### ASSIGNED TASK:
Among the entries below, find the lines holding "path" and copy them.

Items listed in a dataset
_ _ _ _ _
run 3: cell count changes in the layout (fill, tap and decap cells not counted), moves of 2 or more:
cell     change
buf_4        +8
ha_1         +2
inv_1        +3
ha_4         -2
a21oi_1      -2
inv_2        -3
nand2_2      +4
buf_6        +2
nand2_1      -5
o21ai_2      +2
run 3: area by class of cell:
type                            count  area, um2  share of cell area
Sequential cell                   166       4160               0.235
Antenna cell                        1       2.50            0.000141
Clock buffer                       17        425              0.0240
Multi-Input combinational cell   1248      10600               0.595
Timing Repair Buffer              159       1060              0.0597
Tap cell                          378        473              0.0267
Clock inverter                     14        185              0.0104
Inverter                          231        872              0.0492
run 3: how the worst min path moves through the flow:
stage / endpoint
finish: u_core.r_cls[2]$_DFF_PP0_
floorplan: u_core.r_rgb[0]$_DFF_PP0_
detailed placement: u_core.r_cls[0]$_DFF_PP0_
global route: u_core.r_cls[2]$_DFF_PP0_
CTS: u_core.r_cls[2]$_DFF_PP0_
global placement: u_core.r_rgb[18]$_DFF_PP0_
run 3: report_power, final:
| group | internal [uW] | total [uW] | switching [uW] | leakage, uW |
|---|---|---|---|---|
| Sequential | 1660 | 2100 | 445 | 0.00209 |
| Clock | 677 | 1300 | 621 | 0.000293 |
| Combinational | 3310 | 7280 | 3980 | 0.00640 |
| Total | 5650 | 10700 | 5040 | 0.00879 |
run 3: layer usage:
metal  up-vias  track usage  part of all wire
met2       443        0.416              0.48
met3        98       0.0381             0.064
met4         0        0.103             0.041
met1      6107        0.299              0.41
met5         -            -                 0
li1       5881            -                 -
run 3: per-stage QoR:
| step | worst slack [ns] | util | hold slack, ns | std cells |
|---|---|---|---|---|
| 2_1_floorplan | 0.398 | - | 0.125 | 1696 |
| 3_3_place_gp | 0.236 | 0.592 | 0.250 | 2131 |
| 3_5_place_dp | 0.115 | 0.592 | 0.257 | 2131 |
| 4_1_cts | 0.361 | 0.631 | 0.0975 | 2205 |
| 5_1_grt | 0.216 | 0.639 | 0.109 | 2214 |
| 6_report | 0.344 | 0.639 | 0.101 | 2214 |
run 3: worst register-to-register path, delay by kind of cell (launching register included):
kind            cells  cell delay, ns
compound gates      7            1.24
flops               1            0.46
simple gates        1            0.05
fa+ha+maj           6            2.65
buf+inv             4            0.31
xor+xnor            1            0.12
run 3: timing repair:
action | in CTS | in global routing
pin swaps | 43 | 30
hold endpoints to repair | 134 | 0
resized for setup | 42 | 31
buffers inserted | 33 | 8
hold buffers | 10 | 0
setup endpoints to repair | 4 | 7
_ _ _ _ _
### REPLY TO THE TASK:
run 3: how the worst min path moves through the flow:
run 3: worst register-to-register path, delay by kind of cell (launching register included):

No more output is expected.